Looking forward to seeing this develop Critta, good luck with painting your army in only 8 weeks! I hope you succeed, not least because it will give me a good kick up the ass.


----------



## Critta (Aug 6, 2008)

Tongiht's progress, I've started to bulk out kholek and filled all the joins and gaps where I reposed things. I'm going to be sculpting armour over everything around the waist, so just bulking it out at the moment.

Also got 2 shaggoths together now, pic shows one of them but my camera ran out of battery before I took one of the second one (which also has the gaps filled).
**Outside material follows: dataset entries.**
## src/rtl/counter_cmd_seq.sv

```systemverilog
// Command sequencer for the up/down counter: queues LOAD/UP/DOWN commands in
// a small FIFO and plays them out as registered load/updown/data phases.
module counter_cmd_seq #(
  parameter int WIDTH = 8,
  parameter int LEN_W = 8,
  parameter int DEPTH = 4
) (
  input  logic                     clk,
  input  logic                     rst,
  input  logic                     cmd_valid,
  output logic                     cmd_ready,
  input  logic [1:0]               cmd_op,
  input  logic [WIDTH-1:0]         cmd_data,
  input  logic [LEN_W-1:0]         cmd_len,
  output logic                     load,
  output logic                     updown,
  output logic [WIDTH-1:0]         data,
  output logic                     busy,
  output logic                     cmd_done,
  output logic                     cmd_err,
  output logic [$clog2(DEPTH):0]   fifo_level
);

  localparam int PW = $clog2(DEPTH);
  localparam int CW = PW + 1;

  typedef enum logic [1:0] {
    OP_LOAD = 2'b00,
    OP_UP   = 2'b01,
    OP_DOWN = 2'b10,
    OP_RSV  = 2'b11
  } op_t;

  typedef enum logic [1:0] {
    S_IDLE,
    S_LOADING,
    S_RUN
  } state_t;

  // Command FIFO storage and pointers
  op_t              mem_op   [DEPTH];
  logic [WIDTH-1:0] mem_data [DEPTH];
  logic [LEN_W-1:0] mem_len  [DEPTH];
  logic [PW-1:0]    wr_ptr, rd_ptr;
  logic [CW-1:0]    count;
  logic             push, pop, empty, full;

  op_t              head_op;
  logic [WIDTH-1:0] head_data;
  logic [LEN_W-1:0] head_len, head_len1;

  // Sequencer state and registered outputs
  state_t           state_q, state_d;
  logic [LEN_W-1:0] rem_q, rem_d;
  logic             load_q, load_d;
  logic             updown_q, updown_d;
  logic [WIDTH-1:0] data_q, data_d;
  logic             busy_q, busy_d;
  logic             done_q, done_d;
  logic             err_q, err_d;
  logic             decode;

  assign empty      = (count == '0);
  assign full       = (count == CW'(DEPTH));
  assign cmd_ready  = !full;
  assign push       = cmd_valid && !full;
  assign fifo_level = count;

  assign head_op    = mem_op[rd_ptr];
  assign head_data  = mem_data[rd_ptr];
  assign head_len   = mem_len[rd_ptr];
  assign head_len1  = (head_len == '0) ? LEN_W'(1) : head_len;

  assign load     = load_q;
  assign updown   = updown_q;
  assign data     = data_q;
  assign busy     = busy_q;
  assign cmd_done = done_q;
  assign cmd_err  = err_q;

  // FIFO payload write; storage needs no reset since occupancy gates reads
  always_ff @(posedge clk) begin
    if (push) begin
      mem_op[wr_ptr]   <= op_t'(cmd_op);
      mem_data[wr_ptr] <= cmd_data;
      mem_len[wr_ptr]  <= cmd_len;
    end
  end

  // FIFO pointers and occupancy, push and pop of the same edge combined
  always_ff @(posedge clk or posedge rst) begin
    if (rst) begin
      wr_ptr <= '0;
      rd_ptr <= '0;
      count  <= '0;
    end else begin
      if (push) wr_ptr <= wr_ptr + PW'(1);
      if (pop)  rd_ptr <= rd_ptr + PW'(1);
      case ({push, pop})
        2'b10:   count <= count + CW'(1);
        2'b01:   count <= count - CW'(1);
        default: count <= count;
      endcase
    end
  end

  // Sequencer state and output registers
  always_ff @(posedge clk or posedge rst) begin
    if (rst) begin
      state_q  <= S_IDLE;
      rem_q    <= '0;
      load_q   <= 1'b0;
      updown_q <= 1'b1;
      data_q   <= '0;
      busy_q   <= 1'b0;
      done_q   <= 1'b0;
      err_q    <= 1'b0;
    end else begin
      state_q  <= state_d;
      rem_q    <= rem_d;
      load_q   <= load_d;
      updown_q <= updown_d;
      data_q   <= data_d;
      busy_q   <= busy_d;
      done_q   <= done_d;
      err_q    <= err_d;
    end
  end

  // Next-state and next-output logic; every slot that may pop funnels into a
  // shared decode so LOAD/RUN end cycles chain into the next command directly
  always_comb begin
    state_d  = state_q;
    rem_d    = rem_q;
    load_d   = 1'b0;
    updown_d = updown_q;
    data_d   = data_q;
    busy_d   = busy_q;
    done_d   = 1'b0;
    err_d    = 1'b0;
    decode   = 1'b0;

    case (state_q)
      S_IDLE: begin
        busy_d = 1'b0;
        if (!empty) decode = 1'b1;
      end
      S_LOADING: begin
        if (!empty) begin
          decode = 1'b1;
        end else begin
          state_d = S_IDLE;
          busy_d  = 1'b0;
        end
      end
      S_RUN: begin
        if (rem_q == LEN_W'(1)) begin
          if (!empty) begin
            decode = 1'b1;
          end else begin
            state_d = S_IDLE;
            busy_d  = 1'b0;
          end
        end else begin
          rem_d  = rem_q - LEN_W'(1);
          // cmd_done is registered, so flag it one cycle before rem reaches 1
          done_d = (rem_q == LEN_W'(2));
        end
      end
      default: begin
        state_d = S_IDLE;
        busy_d  = 1'b0;
      end
    endcase

    if (decode) begin
      case (head_op)
        OP_LOAD: begin
          load_d  = 1'b1;
          data_d  = head_data;
          busy_d  = 1'b1;
          done_d  = 1'b1;
          state_d = S_LOADING;
        end
        OP_UP, OP_DOWN: begin
          updown_d = (head_op == OP_UP);
          busy_d   = 1'b1;
          rem_d    = head_len1;
          done_d   = (head_len1 == LEN_W'(1));
          state_d  = S_RUN;
        end
        default: begin
          err_d   = 1'b1;
          busy_d  = 1'b0;
          state_d = S_IDLE;
        end
      endcase
    end
  end

  assign pop = decode;

endmodule

```
### src/rtl/harmonic_mixer.sv
// rtl/harmonic_mixer.sv - additive harmonic mixer: four LUT harmonics, one shared multiplier, ~1/100 scale, saturation
//
// Ports:
//   clk, rst_n     clock and asynchronous active-low reset
//   sample_tick    one-cycle pulse at the audio sample rate
//   note_en        note active; low clears the phase and yields zero samples
//   tuning_word    phase increment applied on every tick
//   harm_word      {w1,w2,w3,w4 (7b percent each), neg1,neg2,neg3,neg4}
//   sine_addr      address to the shared synchronous sine LUT
//   sine_data      signed LUT data, one cycle after sine_addr
//   sample_out     registered signed mixed sample
//   sample_valid   one-cycle pulse when sample_out updates
//   busy           high while a sample is being computed
//   overrun        sticky flag: a tick arrived while busy

module harmonic_mixer #(
  parameter int SAMPLE_W = 16,
  parameter int PHASE_W  = 24,
  parameter int LUT_AW   = 10
) (
  input  logic                       clk,
  input  logic                       rst_n,
  input  logic                       sample_tick,
  input  logic                       note_en,
  input  logic [PHASE_W-1:0]         tuning_word,
  input  logic [31:0]                harm_word,
  output logic [LUT_AW-1:0]          sine_addr,
  input  logic signed [SAMPLE_W-1:0] sine_data,
  output logic signed [SAMPLE_W-1:0] sample_out,
  output logic                       sample_valid,
  output logic                       busy,
  output logic                       overrun
);

  localparam int ACC_W    = SAMPLE_W + 9;
  localparam int PROD_W   = 32;
  localparam int SCALE_SH = 12;
  localparam int SAT_MAX  = (1 << (SAMPLE_W - 1)) - 1;
  localparam int SAT_MIN  = -(1 << (SAMPLE_W - 1));

  typedef enum logic [1:0] {
    S_IDLE  = 2'd0,
    S_RUN   = 2'd1,
    S_SCALE = 2'd2
  } state_t;

  state_t                     state_q, state_d;
  logic [2:0]                 idx_q, idx_d;
  logic [PHASE_W-1:0]         phase_q, phase_d;
  logic [LUT_AW-1:0]          p_q, p_d;
  logic [3:0][6:0]            w_q, w_d;
  logic [3:0]                 neg_q, neg_d;
  logic                       en_q, en_d;
  logic signed [ACC_W-1:0]    acc_q, acc_d;
  logic [LUT_AW-1:0]          sine_addr_q, sine_addr_d;
  logic signed [SAMPLE_W-1:0] sample_out_q, sample_out_d;
  logic                       sample_valid_q, sample_valid_d;
  logic                       overrun_q, overrun_d;

  logic [1:0]                 hsel;
  logic signed [ACC_W-1:0]    mul_a;
  logic signed [7:0]          mul_b;
  logic signed [PROD_W-1:0]   prod;
  logic [ACC_W-1:0]           prod_lo;
  logic [ACC_W-1:0]           term;
  logic signed [PROD_W-1:0]   y;
  logic signed [SAMPLE_W-1:0] y_sat;
  logic [LUT_AW-1:0]          p_snap;

  function automatic logic [6:0] clamp_w(input logic [6:0] w);
    return (w > 7'd100) ? 7'd100 : w;
  endfunction

  assign p_snap = phase_q[PHASE_W-1 -: LUT_AW];

  // Single multiplier shared between the harmonic products (RUN) and the
  // x41 scaling step (SCALE). In RUN, idx i accumulates harmonic i, whose
  // LUT word was addressed during idx i-1, so the weight select is idx-1.
  always_comb begin
    hsel = idx_q[1:0] - 2'd1;
    if (state_q == S_SCALE) begin
      mul_a = acc_q;
      mul_b = 8'sd41;
    end else begin
      mul_a = {{(ACC_W - SAMPLE_W){sine_data[SAMPLE_W-1]}}, sine_data};
      mul_b = {1'b0, w_q[hsel]};
    end
    prod    = {{(PROD_W - ACC_W){mul_a[ACC_W-1]}}, mul_a} *
              {{(PROD_W - 8){mul_b[7]}}, mul_b};
    prod_lo = prod[ACC_W-1:0];
    term    = neg_q[hsel] ? -prod_lo : prod_lo;

    // 41/4096 ~= 1/100; arithmetic shift truncates toward -inf.
    y = prod >>> SCALE_SH;
    if (y > SAT_MAX) begin
      y_sat = SAT_MAX[SAMPLE_W-1:0];
    end else if (y < SAT_MIN) begin
      y_sat = SAT_MIN[SAMPLE_W-1:0];
    end else begin
      y_sat = y[SAMPLE_W-1:0];
    end
  end

  always_comb begin
    state_d        = state_q;
    idx_d          = idx_q;
    phase_d        = phase_q;
    p_d            = p_q;
    w_d            = w_q;
    neg_d          = neg_q;
    en_d           = en_q;
    acc_d          = acc_q;
    sine_addr_d    = sine_addr_q;
    sample_out_d   = sample_out_q;
    sample_valid_d = 1'b0;
    overrun_d      = overrun_q;

    // Phase keeps running on every tick, even while a sample is in flight.
    if (sample_tick) begin
      phase_d = note_en ? (phase_q + tuning_word) : '0;
      if (state_q != S_IDLE) begin
        overrun_d = 1'b1;
      end
    end

    unique case (state_q)
      S_IDLE: begin
        if (sample_tick) begin
          state_d     = S_RUN;
          idx_d       = 3'd0;
          p_d         = p_snap;
          w_d[0]      = clamp_w(harm_word[31:25]);
          w_d[1]      = clamp_w(harm_word[24:18]);
          w_d[2]      = clamp_w(harm_word[17:11]);
          w_d[3]      = clamp_w(harm_word[10:4]);
          neg_d       = {harm_word[0], harm_word[1], harm_word[2], harm_word[3]};
          en_d        = note_en;
          acc_d       = '0;
          sine_addr_d = p_snap;
        end
      end

      S_RUN: begin
        if (idx_q != 3'd0) begin
          acc_d = acc_q + (en_q ? term : '0);
        end
        // Next harmonic address, formed by shift/add rather than a multiply.
        case (idx_q)
          3'd0:    sine_addr_d = p_q << 1;
          3'd1:    sine_addr_d = p_q + (p_q << 1);
          3'd2:    sine_addr_d = p_q << 2;
          default: sine_addr_d = sine_addr_q;
        endcase
        if (idx_q == 3'd4) begin
          state_d = S_SCALE;
        end else begin
          idx_d = idx_q + 3'd1;
        end
      end

      S_SCALE: begin
        sample_out_d   = y_sat;
        sample_valid_d = 1'b1;
        state_d        = S_IDLE;
      end

      default: begin
        state_d = S_IDLE;
      end
    endcase
  end

  always_ff @(posedge clk or negedge rst_n) begin
    if (!rst_n) begin
      state_q        <= S_IDLE;
      idx_q          <= '0;
      phase_q        <= '0;
      p_q            <= '0;
      w_q            <= '0;
      neg_q          <= '0;
      en_q           <= 1'b0;
      acc_q          <= '0;
      sine_addr_q    <= '0;
      sample_out_q   <= '0;
      sample_valid_q <= 1'b0;
      overrun_q      <= 1'b0;
    end else begin
      state_q        <= state_d;
      idx_q          <= idx_d;
      phase_q        <= phase_d;
      p_q            <= p_d;
      w_q            <= w_d;
      neg_q          <= neg_d;
      en_q           <= en_d;
      acc_q          <= acc_d;
      sine_addr_q    <= sine_addr_d;
      sample_out_q   <= sample_out_d;
      sample_valid_q <= sample_valid_d;
      overrun_q      <= overrun_d;
    end
  end

  assign sine_addr    = sine_addr_q;
  assign sample_out   = sample_out_q;
  assign sample_valid = sample_valid_q;
  assign busy         = (state_q != S_IDLE);
  assign overrun      = overrun_q;

endmodule
### config.mk
export PLATFORM = sky130hd
export DESIGN_NAME = harmonic_mixer
export DESIGN_NICKNAME = d
export VERILOG_FILES = /design/src/rtl/harmonic_mixer.sv
export SDC_FILE = /design/constraint.sdc
export NUM_CORES = 1
export LEC_CHECK = 0
export ABC_AREA = 1
export CORE_ASPECT_RATIO = 1.4
export CORE_MARGIN = 2
export CORE_UTILIZATION = 30
export DETAILED_ROUTE_END_ITERATION = 10
export GPL_ROUTABILITY_DRIVEN = 0
export SYNTH_ARGS = -nofsm -noshare
export SYNTH_HDL_FRONTEND = slang
export SYNTH_SLANG_ARGS = --single-unit
### constraint.sdc
create_clock -name clk -period 11.45 [get_ports clk]
set_input_delay 2.29 -clock clk [delete_from_list [all_inputs] [get_ports clk]]
set_output_delay 2.29 -clock clk [all_outputs]
set_load 0.005 [all_outputs]
### Word level (Yosys, flattened, before mapping)

Index checks and enable logic that the tools add are counted.

* bits in registers: 125
* bits of input ports: 76
* logic and storage cells: 78

* add/subtract/negate cells: 6
* multiply operators: 1
* magnitude comparators: 7
* equality and inequality tests: 10
* mux-type cells: 28
* reductions and logical operators: 11

Operators by type and width (number)
* 2-to-1 mux 25 bit: 5
* one-hot mux 25 bit (2 select lines): 1
* 2-to-1 mux 7 bit: 6
* multiplier 25 x 8 -> 32 bit: 1
* 2-to-1 mux 16 bit: 2
* one-hot mux 10 bit (3 select lines): 1
* > comparator 7 bit (second input constant): 4
* adder 25 bit: 1
* negation 25 bit: 1
* adder 24 bit: 1
* 2-to-1 mux 24 bit: 1
* > comparator 20 x 16 -> 1 bit (second input constant): 1
* less-than comparator 20 x 16 -> 1 bit (second input constant): 1
* one-hot mux 10 bit (2 select lines): 1
* binary-select mux 7 bit (select 2 bit): 1
* adder 10 bit: 1
* 2-to-1 mux 10 bit: 1
* AND reduction 3 bit: 3
* inequality test 2 bit (second input constant): 4
* 2-to-1 mux 3 bit: 2
* one-hot mux 3 bit (2 select lines): 1
* AND reduction 2 bit: 3
* 2-to-1 mux 2 bit: 2
* inequality test 4 x 1 -> 1 bit (second input constant): 1
* other kinds (15): 17

### Depth between registers and ports, before layout

* depth after elaboration: 11
* gate-level depth with buffers: 47
* mapped depth without buffers: 44

### Least setup slack after synthesis

OpenSTA, ideal clock, no wires.

* kind: input port to flip-flop
* from: input port sine_data[1]
* to: register acc_q[23]
* library setup time: 0.123 ns
* arrival: 7.767 ns
* required time: 11.327 ns
* setup slack: 3.559 ns
* stages on the path: 35
* buffers on the path: 0
* cells stage by stage: o21ai_1 > nor2_1 > fa_1 > fa_1 > inv_1 > fa_1 > fa_1 > inv_1 > ha_1 > nand2_1 > inv_1 > nand2_1 > nand3_2 > nand2_1 > nand2_1 > nor2_1 > inv_1 > nor2_2 > nand2_1 > inv_2 > nand3_2 > o21ai_1 > nand2_1 > o21ai_0 > a21oi_1 > ha_1 > nand2_1 > nor4_1 > nand3_1 > nand3_1 > nand3_1 > nand2_1 > a21oi_1 > o21ai_0 > nand2_1

* longest elaborated chain between the ends: 8

Ends and longest elaborated chain
* from (decl): line 28 `input logic signed [SAMPLE_W-1:0] sine_data,`
* 2-to-1 mux 25 bit *: line 81 `if (state_q == S_SCALE) begin`
* multiplier 25 x 8 -> 32 bit *: line 88 `prod = {{(PROD_W - ACC_W){mul_a[ACC_W-1]}}, mul_a} *`
* negation 25 bit: line 91 `term = neg_q[hsel] ? -prod_lo : prod_lo;`
* 2-to-1 mux 25 bit *: line 91
* 2-to-1 mux 25 bit *: line 145 `acc_d = acc_q + (en_q ? term : '0);`
* adder 25 bit *: line 145
* 2-to-1 mux 25 bit *: line 144 `if (idx_q != 3'd0) begin`
* one-hot mux 25 bit (2 select lines) *: line 126 `unique case (state_q)`
* to (signal assigned): line 182 `acc_q <= '0;`
* to (signal assigned): line 195 `acc_q <= acc_d;`
* to (decl): line 54 `logic signed [ACC_W-1:0] acc_q, acc_d;`

Mark *: on every way between the ends. The rest lies on a longest branch, timed or not. The select of a mux whose other input is x is not followed.
A chain may end at the register's enable or synchronous reset.

### Worst setup path after layout

* from: register idx_q[0]
* to: register acc_q[23]

* longest elaborated chain between the ends: 11

Ends and longest elaborated chain
* from (decl): line 48 `logic [2:0] idx_q, idx_d;`
* from (signal assigned): line 189 `idx_q <= idx_d;`
* subtractor 2 x 1 -> 2 bit: line 80 `hsel = idx_q[1:0] - 2'd1;`
* binary-select mux 7 bit (select 2 bit): line 86 `mul_b = {1'b0, w_q[hsel]};`
* 2-to-1 mux 7 bit (not written as such): line 86
* 2-to-1 mux 7 bit: line 81
* multiplier 25 x 8 -> 32 bit: line 88
* negation 25 bit: line 91
* 2-to-1 mux 25 bit: line 91
* 2-to-1 mux 25 bit: line 145
* adder 25 bit: line 145
* 2-to-1 mux 25 bit: line 144
* one-hot mux 25 bit (2 select lines): line 126

Parallel ways exist; a longest one is shown, timed or not. The select of a mux whose other input is x is not followed.

==> results.cfg <==
[sta]
finClkSkew_ns = 0.00850
finalHoldViolations = 0
setup_viol = 0
fin_crit_sh_pct = 79.6
slew_violations = 0
rsz0062_at_grt = no
max_freq_mhz = 110
worst_pin_slew_ns = 0.947
tns_ns = 0
min_period_ns = 9.11
slew_headroom_pct = 36.7

[cts]
clock-sinks = 125
cts_tree = built
cts_root_buf = clkbuf_16
clk_latency_ns = 0.43
ctsHoldBuffers = 0
cts_resized = 0
numCtsBuffers = 17
cts_max_path_buffers = 2
path_clk_slew_ns = 0.06
htreeDepth = 4
cts_setup_buffers = 0

[worst_setup_path]
slowest_stage = dfrtp_1
reg2reg_depth = 39
cpMostUsedCell = nand2_1
rr_endpoint = acc_q[23]
worstReg2RegStart = idx_q[0]
worstSetupPathType = reg -> reg
reg2reg_slack_ns = 2.34
critPathLaunchType = flop
crit_fanout = 23
cp_data_required_time_ns = 11.77
worstPathArrival_ns = 9.43
slowest_delay_ns = 0.74
endpoint_kind = flop

[yosys]
synth_area_sq_um = 15000
yosysUniqueCellTypes = 59
syn_nets = 2434
synth_area_per_cell_sq_um = 7.14
synthCells = 2102
synth_ff_type = dfrtp_1
ys_warn_count = 0
synth_edf_count = 0
seq_area_frac_synth_pct = 20.8
synth-seq-cells = 125
async_flop_share_pct = 100

[floorplanning]
core_area_sq_um = 49800
start_util_pct = 30.2
die_width_um = 193
boundaryPins = 105
die_h_um = 269
row_count = 97
dieArea_sq_um = 51800

[grt]
grtUsageMet2_pct = 31.9
grt_pass1_wl_um = 72200
grt_pass1_vias = 14500
gr-total-overflow = 0
grt_use_met3_pct = 2.45
top_usage_layer = met2
grt_max_degree = 64
track_usage_pct = 17.6
grt_use_met1_pct = 20.1
antenna_found_initial = 0

[routing]
vias = 13900
first_iter_violations = 762
vias_per_cell = 4.90
drt_wl_total_um = 44300
post_drt_wl_per_cell_um = 15.6
route.detailed.drc = 0
dr.pass1.iters = 5
postRouteAntennaNets = 0

[placed_design]
port_buffers = 104
dp_hpwl_um = 36700

[layout]
drive_gt1_share_pct = 5.15
final_nets = 2513
n_antenna_cell = 0
fillerInstances = 5321
regArea_sq_um = 3130
multi_input_comb_area_sq_um = 10300
syn_to_final_growth_pct = 15.5
final_common_cell = nand2_1
layout_common_cells = 454 x nand2_1, 353 x inv_1, 259 x nor2_1, 161 x o21ai_0, 136 x a21oi_1

[hold_path]
holdPathEnd = neg_q[0]
hold_path.class = reg -> reg
whs_path_depth = 2
holdCritStartpoint = neg_q[0]

[run]
max_cap_violations = 0

[outcome]
status = complete, no violations
## cells in the mapped netlist (14+ instances only)
cell type | instances | area [sq um]
nand2_1 | 454 | 1700
inv_1 | 353 | 1330
nor2_1 | 260 | 976
o21ai_0 | 161 | 806
a21oi_1 | 136 | 681
fa_1 | 132 | 2640
dfrtp_1 | 125 | 3130
ha_1 | 124 | 1550
nand3_1 | 76 | 380
clkbuf_1 | 47 | 176
nand4_1 | 21 | 131
nor3_1 | 17 | 85.1
inv_2 | 15 | 56.3
o21ai_1 | 14 | 70.1
## final cells by class
class / count / share of cell area [%]
tap: 643 / 4.64
inverter: 370 / 8.02
clock inverter: 13 / 0.953
sequential: 125 / 18.1
clock buffer: 18 / 2.53
timing repair buffer: 115 / 6.49
multi-input combinational: 1552 / 59.3
## registers in the layout, indices dropped and copies added, names as in the netlist
| register | count |
|---|---|
| acc_q | 25 |
| neg_q | 4 |
| sine_addr | 10 |
| p_q | 10 |
| idx_q | 3 |
| phase_q | 24 |
| sample_valid | 1 |
| w_q | 28 |
| state_q | 2 |
| sample_out | 16 |
| overrun | 1 |
| en_q | 1 |
## routing by layer
metal | vias to the layer above | part of all wire [%]
met4 | 0 | 5.1
met1 | 6589 | 40
li1 | 6834 | -
met2 | 350 | 51
met5 | - | 0
met3 | 117 | 4.2
## through the flow
step / cells / utilization, % / setup WS, ns / area (sq um) / hold WS (ns)
floorplan: 2102 / - / 3.56 / 15000 / 0.437
global placement: 2805 / 33.6 / 2.10 / 16700 / 0.464
detailed placement: 2805 / 33.6 / 2.08 / 16700 / 0.467
CTS: 2836 / 34.8 / 2.46 / 17300 / 0.486
global route: 2836 / 34.8 / 1.62 / 17300 / 0.497
finish: 2836 / 34.8 / 2.34 / 17300 / 0.481
## critical path: cells and delay by family, from the launching register on
kind / cells / cell delay (ns)
adders and majority gates: 7 / 3.46
and+or+nand+nor: 20 / 2.82
buffers and inverters: 6 / 1.30
DFF: 1 / 0.74
AOI/OAI and AO/OA: 6 / 0.66
## how the worst max path moves through the flow
| stage | from | to | slack, ns |
|---|---|---|---|
| 2_1_floorplan | sine_data[1] | acc_q[23] | 3.56 |
| 3_3_place_gp | sine_data[15] | acc_q[23] | 2.10 |
| 3_5_place_dp | sine_data[15] | acc_q[23] | 2.08 |
| 4_1_cts | idx_q[0] | acc_q[23] | 2.46 |
| 5_1_grt | idx_q[0] | acc_q[23] | 1.62 |
| 6_report | idx_q[0] | acc_q[23] | 2.34 |
## cell families (layout without fill, tap and decap cells)
logic type	count (synthesis)	after routing	share of synthesized area [%]
AND/OR/NAND/NOR	873	873	23.9
adder cells (fa/ha/maj)	256	256	27.9
buffers and inverters	425	516	10.8
flip-flops	125	125	20.8
multiplexers	2	2	0.133
XOR/XNOR	23	23	1.39
AO/OA/AOI/OAI	398	398	15.0
Power is left out: the tool's default activity adds up to more than one toggle a clock period on the data nets, which glitch-free logic cannot reach.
Anyways - on with the pic, should give you a rough size comparison, although bear in mind Kholek will be a little taller once I've added proper shoulder pads and head/horns.


----------



## Exodus (Nov 12, 2008)

Is it a GW sponsered tournanment i ask becaule i was told at one that i couldent use my wing tyrent as it had balrog wings from the lord of the rings range and that they do not allow lord of the rings modles or even modles with converted parts in tournaments due to a copyright licence issues.
Just asking as its a real pain in the ass to have to rearange a list at the last min cause they deam a model illegal for play.


----------



## Critta (Aug 6, 2008)

I checked with the organiser, apparently crossing parts from GW systems is all fine, but if you win best army they won't take any photo's of it. As this is going to be a rushed painting job, I doubt that will be a problem.

From what I understand after asking carefully and perusing the rules - the only thing you're not allowed to use are models with are not at least 75% GW (exception being self sculpted, which is apparently a-ok!)

Hope this clears things up!


----------



## Critta (Aug 6, 2008)

Right, time to show you what I've been upto tonight 

First off, I did some more work on Kholek, built up his hammer using parts from an Ogre Tyrant kit, I've also pinned the arms on and fiddled around with the head to get rid of the crest. Finally the torso armour was added, but spaced away from his body to add some more bulk!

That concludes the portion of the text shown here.